The Rise of China and India: Challenging or Reinforcing Southeast Asia’s Autonomy?
Carlyle A. Thayer
This chapter presents a comparative analysis of the impact of China’s and India’s rise on Southeast Asian regional autonomy and considers implications for the U.S.
Southeast Asian states seek to advance their national interests through the Association of Southeast Asian Nations (ASEAN) in order to promote regional autonomy and ASEAN’s centrality in the region’s security architecture. While welcoming the rise of the region’s two large neighbors, especially for the economic opportunities they offer, ASEAN states are also concerned with preserving regional autonomy. They seek an equilibrium in external relations based on engagement with China and India, the enmeshment of both rising powers in ASEAN-centric multilateral institutions, and the continuance of U.S. presence in the region. Although Southeast Asian states favor U.S. regional involvement, they do not want to be forced to choose between external powers.
- Regional states are concerned that a power shift in China’s favor is underway. The U.S. should continually demonstrate that it retains sufficient military power to deter Chinese assertiveness.
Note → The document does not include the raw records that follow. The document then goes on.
==> config.mk <==
export PLATFORM = sky130hd
export DESIGN_NAME = tvi_irq_ctrl
export DESIGN_NICKNAME = d
export VERILOG_FILES = /design/src/verilog/tvi_pkg.sv /design/src/verilog/tvi_ext_detect.sv /design/src/verilog/tvi_irq_ctrl.sv /design/src/verilog/tvi_prio_pick.sv
export SDC_FILE = /design/constraint.sdc
export NUM_CORES = 1
export LEC_CHECK = 0
export BUFFER_PORTS_ARGS = -buffer_cell sky130_fd_sc_hd__buf_4
export CAP_MARGIN = 20
export CELL_PAD_IN_SITES_DETAIL_PLACEMENT = 0
export CELL_PAD_IN_SITES_GLOBAL_PLACEMENT = 2
export CORE_ASPECT_RATIO = 0.8
export CORE_MARGIN = 5
export CORE_UTILIZATION = 29
export CTS_BUF_LIST = sky130_fd_sc_hd__clkbuf_8
export DETAILED_ROUTE_END_ITERATION = 12
export PLACE_DENSITY_LB_ADDON = 0.2
export SLEW_MARGIN = 10
export SYNTH_ARGS = -nofsm -noshare
export SYNTH_HDL_FRONTEND = slang
export SYNTH_SLANG_ARGS = --single-unit
==> constraint.sdc <==
create_clock -name clk -period 1.7 [get_ports clk]
set_input_delay 0.255 -clock clk [delete_from_list [all_inputs] [get_ports clk]]
set_output_delay 0.255 -clock clk [all_outputs]
set_load 0.03 [all_outputs]
`config.mk`:
```
export PLATFORM = sky130hd
export DESIGN_NAME = bpp_port
export DESIGN_NICKNAME = d
export VERILOG_FILES = /design/src/rtl/bpp_pkg.sv /design/src/rtl/bpp_port.sv
export SDC_FILE = /design/constraint.sdc
export NUM_CORES = 1
export LEC_CHECK = 0
export BUFFER_PORTS_ARGS = -buffer_cell sky130_fd_sc_hd__buf_2
export CAP_MARGIN = 20
export CELL_PAD_IN_SITES_DETAIL_PLACEMENT = 1
export CELL_PAD_IN_SITES_GLOBAL_PLACEMENT = 2
export CORE_MARGIN = 4
export CORE_UTILIZATION = 30
export CTS_BUF_LIST = sky130_fd_sc_hd__clkbuf_8 sky130_fd_sc_hd__clkbuf_16
export CTS_CLUSTER_SIZE = 10
export DETAILED_ROUTE_END_ITERATION = 16
export GPL_TIMING_DRIVEN = 0
export PLACE_DENSITY = 0.77
export SYNTH_ARGS = -nofsm -noshare
export SYNTH_HDL_FRONTEND = slang
export SYNTH_SLANG_ARGS = --single-unit
```
`constraint.sdc`:
```
create_clock -name core_clk -period 2.8 [get_ports core_clk]
set_input_delay 0 -clock core_clk [delete_from_list [all_inputs] [get_ports core_clk]]
set_output_delay 0 -clock core_clk [all_outputs]
set_load 0.01 [all_outputs]
```
`src/rtl/bpp_pkg.sv`:
```
package bpp_pkg;

  localparam int NPORT = 8;

  // Register indices; the bus byte address is four times the index.
  localparam logic [11:0] IDX_P1        = 12'h002;
  localparam logic [11:0] IDX_P3        = 12'h006;
  localparam logic [11:0] IDX_PULLUP_CONTROL_FIRST     = 12'hef0;
  localparam logic [11:0] IDX_PULLUP_CONTROL_SECOND     = 12'hef1;
  localparam logic [11:0] IDX_DISP_MODE = 12'hef4;
  localparam logic [11:0] IDX_NONE      = 12'hfff;
  localparam logic [11:0] IDX_DIR_STEP  = 12'h001;

  // Port slots 0..7 are ports 0, 2, 4, 5, 6, 7, 8 and 9.
  localparam logic [NPORT-1:0][11:0] PORT_IDX =
    {12'h012, 12'h010, 12'h00e, 12'h00c, 12'h00a, 12'h008, 12'h004, 12'h000};
  localparam logic [NPORT-1:0][7:0] WIDTH_MASK =
    {8'h03, 8'hff, 8'hff, 8'h3f, 8'hff, 8'h7f, 8'hff, 8'hff};
  // High-voltage pins drive high only; open-drain pins drive low only.
  localparam logic [NPORT-1:0][7:0] HV_MASK =
    {8'h00, 8'h0f, 8'h00, 8'h00, 8'h00, 8'h00, 8'hff, 8'hff};
  localparam logic [NPORT-1:0][7:0] ND_MASK =
    {8'h00, 8'h00, 8'h00, 8'h00, 8'h00, 8'h7f, 8'h00, 8'h00};
  localparam logic [NPORT-1:0][7:0] PU_MASK =
    {8'h03, 8'hf0, 8'hff, 8'h3e, 8'hff, 8'h00, 8'h00, 8'h00};
  // Bit of {second, first} pull-up register that controls each port.
  localparam logic [NPORT-1:0][3:0] PU_SEL =
    {4'h9, 4'h8, 4'h2, 4'h1, 4'h0, 4'h0, 4'h0, 4'h0};

  localparam int WEAK_BIT = 7;

  localparam logic [7:0] RST_LATCH = 8'h00;
  localparam logic [7:0] RST_DIR   = 8'h00;
  localparam logic [7:0] RST_PULL  = 8'h00;
  localparam logic [7:0] RST_MODE  = 8'h00;

  typedef struct packed {
    logic [7:0] dout;
    logic [7:0] oe;
    logic [7:0] pull_en;
  } bpp_pin_type;

  typedef struct packed {
    logic        valid;
    logic        write;
    logic [11:0] idx;
  } bpp_aphase_type;

endpackage

```
`src/rtl/bpp_port.sv`:
```
// Register access over AHB-Lite was left to the implementer.
module bpp_port #(
  parameter int ADDR_W = 32
) (
  // Clock and reset
  input  wire logic                                        core_clk,
  input  wire logic                                        reset_n,
  // AHB-Lite slave
  input  wire logic                                        hsel,
  input  wire logic [ADDR_W-1:0]                           haddr,
  input  wire logic [1:0]                                  htrans,
  input  wire logic                                        hwrite,
  input  wire logic [2:0]                                  hsize,
  input  wire logic [31:0]                                 hwdata,
  input  wire logic                                        hready,
  output logic                                             hreadyout,
  output logic [31:0]                                      hrdata,
  output logic                                             hresp,
  // Bidirectional port pins
  input  wire logic [bpp_pkg::NPORT-1:0][7:0]              pin_in,
  output bpp_pkg::bpp_pin_type [bpp_pkg::NPORT-1:0]        port_pins,
  // Output-only display ports and drive strength
  output logic [7:0]                                       display_segment_output_p1,
  output logic [7:0]                                       display_segment_output_p3,
  output logic                                             weak_drive
);

  // The unmapped test reads haddr[ADDR_W-1:14], so at least one bit above bit 13 must exist.
  if (ADDR_W < 15)
  begin : g_chk
    $error("ADDR_W must be at least 15");
  end

  localparam int NP = bpp_pkg::NPORT;

  logic [NP-1:0][7:0]               latch_r;
  logic [NP-1:0][7:0]               latch_nxt;
  logic [NP-1:0][7:0]               dir_r;
  logic [NP-1:0][7:0]               dir_nxt;
  logic [7:0]                       p1_r;
  logic [7:0]                       p1_nxt;
  logic [7:0]                       p3_r;
  logic [7:0]                       p3_nxt;
  logic [7:0]                       pullup_control_first_r;
  logic [7:0]                       pullup_control_first_nxt;
  logic [7:0]                       pullup_control_second_r;
  logic [7:0]                       pullup_control_second_nxt;
  logic [7:0]                       mode_r;
  logic [7:0]                       mode_nxt;
  bpp_pkg::bpp_aphase_type          aph_r;
  bpp_pkg::bpp_aphase_type          aph_nxt;
  logic [31:0]                      hrdata_r;
  logic [31:0]                      hrdata_nxt;
  logic [NP-1:0][7:0]               s1_r;
  logic [NP-1:0][7:0]               s2_r;
  logic [NP-1:0][7:0]               s3_r;
  logic [NP-1:0][7:0]               filt_r;
  logic [NP-1:0][7:0]               filt_nxt;
  bpp_pkg::bpp_pin_type [NP-1:0]    pins_r;
  bpp_pkg::bpp_pin_type [NP-1:0]    pins_nxt;
  logic                             rst_done_r;

  // Register file and bus answer; writes land at the end of the data phase.
  always_comb
  begin
    logic [7:0] rd;
    rd        = 8'h00;
    latch_nxt = latch_r;
    dir_nxt   = dir_r;
    p1_nxt    = p1_r;
    p3_nxt    = p3_r;
    pullup_control_first_nxt = pullup_control_first_r;
    pullup_control_second_nxt = pullup_control_second_r;
    mode_nxt  = mode_r;
    aph_nxt.valid = hsel & hready & htrans[1];
    aph_nxt.write = hwrite;
    aph_nxt.idx   = (haddr[ADDR_W-1:14] == '0) ? haddr[13:2] : bpp_pkg::IDX_NONE;
    if (aph_r.valid && aph_r.write)
    begin
      for (int p = 0; p < NP; p++)
      begin
        if (aph_r.idx == bpp_pkg::PORT_IDX[p])
          latch_nxt[p] = hwdata[7:0] & bpp_pkg::WIDTH_MASK[p];
        if (aph_r.idx == bpp_pkg::PORT_IDX[p] + bpp_pkg::IDX_DIR_STEP)
          dir_nxt[p] = hwdata[7:0] & bpp_pkg::WIDTH_MASK[p];
      end
      case (aph_r.idx)
        bpp_pkg::IDX_P1:        p1_nxt    = hwdata[7:0];
        bpp_pkg::IDX_P3:        p3_nxt    = hwdata[7:0];
        bpp_pkg::IDX_PULLUP_CONTROL_FIRST:     pullup_control_first_nxt = hwdata[7:0];
        bpp_pkg::IDX_PULLUP_CONTROL_SECOND:     pullup_control_second_nxt = hwdata[7:0];
        bpp_pkg::IDX_DISP_MODE: mode_nxt  = hwdata[7:0];
        default:                ;
      endcase
    end
    // Reads see a write that completes in the same cycle.
    for (int p = 0; p < NP; p++)
    begin
      // latch for outputs, pin level for inputs
      if (aph_nxt.idx == bpp_pkg::PORT_IDX[p])
        rd = ((dir_nxt[p] & latch_nxt[p]) | (~dir_nxt[p] & filt_r[p])) & bpp_pkg::WIDTH_MASK[p];
      if (aph_nxt.idx == bpp_pkg::PORT_IDX[p] + bpp_pkg::IDX_DIR_STEP)
        rd = dir_nxt[p];
    end
    case (aph_nxt.idx)
      bpp_pkg::IDX_P1:        rd = p1_nxt;
      bpp_pkg::IDX_P3:        rd = p3_nxt;
      bpp_pkg::IDX_PULLUP_CONTROL_FIRST:     rd = pullup_control_first_nxt;
      bpp_pkg::IDX_PULLUP_CONTROL_SECOND:     rd = pullup_control_second_nxt;
      bpp_pkg::IDX_DISP_MODE: rd = mode_nxt;
      default:                ;
    endcase
    hrdata_nxt = (aph_nxt.valid && !hwrite) ? {24'h000000, rd} : hrdata_r;
  end

  always_ff @(posedge core_clk or negedge reset_n)
  begin
    if (!reset_n)
    begin
      latch_r    <= {NP{bpp_pkg::RST_LATCH}};
      dir_r      <= {NP{bpp_pkg::RST_DIR}};
      p1_r       <= bpp_pkg::RST_LATCH;
      p3_r       <= bpp_pkg::RST_LATCH;
      pullup_control_first_r    <= bpp_pkg::RST_PULL;
      pullup_control_second_r    <= bpp_pkg::RST_PULL;
      mode_r     <= bpp_pkg::RST_MODE;
      aph_r      <= '0;
      hrdata_r   <= 32'h00000000;
      rst_done_r <= 1'b0;
    end
    else
    begin
      latch_r    <= latch_nxt;
      dir_r      <= dir_nxt;
      p1_r       <= p1_nxt;
      p3_r       <= p3_nxt;
      pullup_control_first_r    <= pullup_control_first_nxt;
      pullup_control_second_r    <= pullup_control_second_nxt;
      mode_r     <= mode_nxt;
      aph_r      <= aph_nxt;
      hrdata_r   <= hrdata_nxt;
      rst_done_r <= 1'b1;
    end
  end

  // Pin level filter: a change counts once stages two and three agree.
  always_comb
  begin
    filt_nxt = (s2_r & s3_r) | (filt_r & (s2_r | s3_r));
  end

  always_ff @(posedge core_clk or negedge reset_n)
  begin
    if (!reset_n)
    begin
      s1_r   <= '0;
      s2_r   <= '0;
      s3_r   <= '0;
      filt_r <= '0;
    end
    else
    begin
      s1_r   <= pin_in;
      s2_r   <= s1_r;
      s3_r   <= s2_r;
      filt_r <= filt_nxt;
    end
  end

  // Pin drivers follow the registers in the same edge as the write.
  always_comb
  begin
    logic [15:0] pull_all;
    logic [7:0]  cm;
    logic [7:0]  dr;
    cm       = 8'h00;
    dr       = 8'h00;
    pull_all = {pullup_control_second_nxt, pullup_control_first_nxt};
    for (int p = 0; p < NP; p++)
    begin
      cm = ~bpp_pkg::HV_MASK[p] & ~bpp_pkg::ND_MASK[p];
      dr = dir_nxt[p] & bpp_pkg::WIDTH_MASK[p];
      pins_nxt[p].oe = (dr & cm) | (dr & latch_nxt[p] & bpp_pkg::HV_MASK[p])
                     | (dr & ~latch_nxt[p] & bpp_pkg::ND_MASK[p]);
      pins_nxt[p].dout = (latch_nxt[p] & cm) | bpp_pkg::HV_MASK[p];
      pins_nxt[p].pull_en = {8{pull_all[bpp_pkg::PU_SEL[p]]}} & bpp_pkg::PU_MASK[p] & ~dr;
    end
  end

  always_ff @(posedge core_clk or negedge reset_n)
  begin
    if (!reset_n)
      pins_r <= '0;
    else
      pins_r <= pins_nxt;
  end

  assign port_pins                 = pins_r;
  assign display_segment_output_p1 = p1_r;
  assign display_segment_output_p3 = p3_r;
  assign weak_drive                = mode_r[bpp_pkg::WEAK_BIT];
  assign hrdata                    = hrdata_r;
  assign hreadyout                 = rst_done_r | ~rst_done_r;
  assign hresp                     = 1'b0;

  logic float_bad;
  logic pull_bad;
  always_comb
  begin
    float_bad = 1'b0;
    pull_bad  = 1'b0;
    for (int p = 0; p < NP; p++)
    begin
      float_bad = float_bad | (|(pins_r[p].oe & ~dir_r[p]));
      pull_bad  = pull_bad | (|(pins_r[p].pull_en & (dir_r[p] | ~bpp_pkg::PU_MASK[p])));
    end
  end
endmodule

```
==> flow_results.org, run 1 <==
** Outcome
- Outcome :: finished with violations
- The final reports fail on setup timing.

** Synthesis
- Averaged over all synthesized cells, the footprint is between 10 and 15 sq um.
- Area contributors post-synth :: sky130_fd_sc_hd__dfrtp_1 (62%), sky130_fd_sc_hd__buf_4 (6.7%), sky130_fd_sc_hd__mux2_2 (5.7%)
- Post-synthesis sequential element count :: 456
- Yosys top cell by area :: sky130_fd_sc_hd__dfrtp_1
- The synthesized netlist contains between 80 and 90 unique library cells.
- Counting every instance in the synthesized netlist gives around 1500.
- Number of synthesized flops with an enable pin :: 0
- Synth Flop Type :: sky130_fd_sc_hd__dfrtp_1
- Sequential-to-total area share from yosys stat :: 0.6175
- FFs w/ async S/R, synth :: 1.000
- Share of the synthesized area in the top cell type :: 0.6175
- The mapped netlist covers ~18000 sq um.
- Total of warnings raised by yosys :: 0

** Die
- The floorplan step defined a core boundary enclosing roughly 60000 sq um.
- IO Count :: ~380
- The floorplan step set the die width to roughly 260 um.
- Row Count :: 90
- The die is around 260 um tall.
- Die area :: 65630 sq um
- For this configuration, the core starts out at a cell density of 0.3045.

** Hold path
- Worst min-delay path class :: in -> reg

** Worst setup path
- STA puts the critical path data arrival time at between 3 and 4 ns.
- Critical path endpoint category :: flop
- Startpoint Class :: flop
- Max Fanout on Critical Path :: 6
- STA puts the critical path data required time at between 3 and 4 ns.
- The worst setup path is of the reg -> reg kind.

** Timing
- Max Clock Freq :: approximately 320 MHz
- The number of slew-limit violations in the final report was 0.
- Clk_skew :: roughly 0.02 ns
- Number of hold violations in the final report :: 0
- In the finished design, the share of the clock period the worst path needs comes to 1.129.
- Setup violations remaining at the end of the flow were counted as 8.
- Slack of the critical path :: -0.3607 ns
- Worst relative slew slack :: 0.2885
- At the pin with the least slew margin, the transition time is ~1.1 ns.
- Final critical-path required period :: about 3.2 ns
- Setup repair after global routing could not meet its margin everywhere.

** Cells and area
- In the layout the commonest cells are sky130_fd_sc_hd__dfrtp_1 (451), sky130_fd_sc_hd__buf_2 (253), sky130_fd_sc_hd__buf_4 (223), sky130_fd_sc_hd__conb_1 (89), sky130_fd_sc_hd__mux2_2 (87).
- Most common library cell in the layout ignoring fill and taps :: sky130_fd_sc_hd__dfrtp_1
- At the end of the flow, the number of nets in the layout was about 2200.
- Post-route core utilization :: 0.4122
- The area growth from synthesis to layout is 35.38%.
- Of the cells placed in the final design, the portion with a size suffix greater than 1 is 0.3850.
- The finished layout holds approximately 2800 standard cells, fillers aside.

** Route
- Post-route DRC violation count :: 0
- Routed wirelength normalized by instance count :: around 23 um
- The first detailed-routing pass took 5 iterations.
- Total wirelength of the detailed-routed design :: between 60000 and 70000 um
- Via-per-instance ratio :: 4.743
- Number of violations reported at the end of detailed-routing iteration 0 :: about 750
- The count of nets left with antenna violations once routing finished came out at 0.
- Detailed routing inserted a total of between 10000 and 15000 vias.

** Pwr
- Switching part of the total :: 0.2393
- In this run the power spent charging and discharging nets is between 3 and 4 mW.
- In this run the power density over the cells is ~580 nW/um^2.
- Cell internal power was estimated by the tool at ~11 mW.
- Of the total power, the clock network draws 0.438.
- Relative contribution of sequential cells to total power :: 0.484
- Largest vdd supply drop :: approximately 0.00039 V
- In this run the static leakage power is around 12 nW.
- Of the total power, combinational logic draws 0.079.

** Clock network
- The H-tree was split into 2 levels.
- Buffer type at the clock tree root :: sky130_fd_sc_hd__clkbuf_16
- The clock drives ~460 sinks.
- Buffers inserted during clock tree synthesis total 54.
- TritonCTS built the clock tree.
- The clock reaches the later pin of the worst-skew pair after about 0.60 ns.
- Clock tree buffer depth :: 3
- Clock transition at the registers of the reported paths :: around 0.06 ns

** Placed design
- Prior to clock tree synthesis, the placed netlist has a worst setup slack of -1.727 ns.
- Port Buffer Count :: 247
- At the end of routability-driven placement, the weighted congestion stood at about 0.9.
- The number of placed instances, taps included, is 2614.
- Post-DP HPWL :: ~47000 um

** GRT
- The number of global-route vias before repair came to about 15000.
- Initial antenna violation count :: 7
- For this run, the total global-route usage over all layers was measured as 0.1942.
- The total overflow left after global routing is 0.
- First-pass GRT wire length :: around 97000 um
- Entering global routing, the biggest net connects roughly 120 pins.

** Flow run
- Number of maximum-capacitance constraint violations :: 0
- As East Asia grows in economic strength, the U.S. must redouble its efforts to remain an attractive market and source of technological innovation.
- Southeast Asian states have become more proactive in promoting ASEAN’s centrality in the region’s security architecture. The U.S. would benefit from putting more diplomatic effort into consulting and coordinating with regional states in advance of ASEAN-related summits and ministerial meetings.
- India has ambitions to become a global power. The U.S. should support a greater, independent Indian role in Southeast Asian security affairs.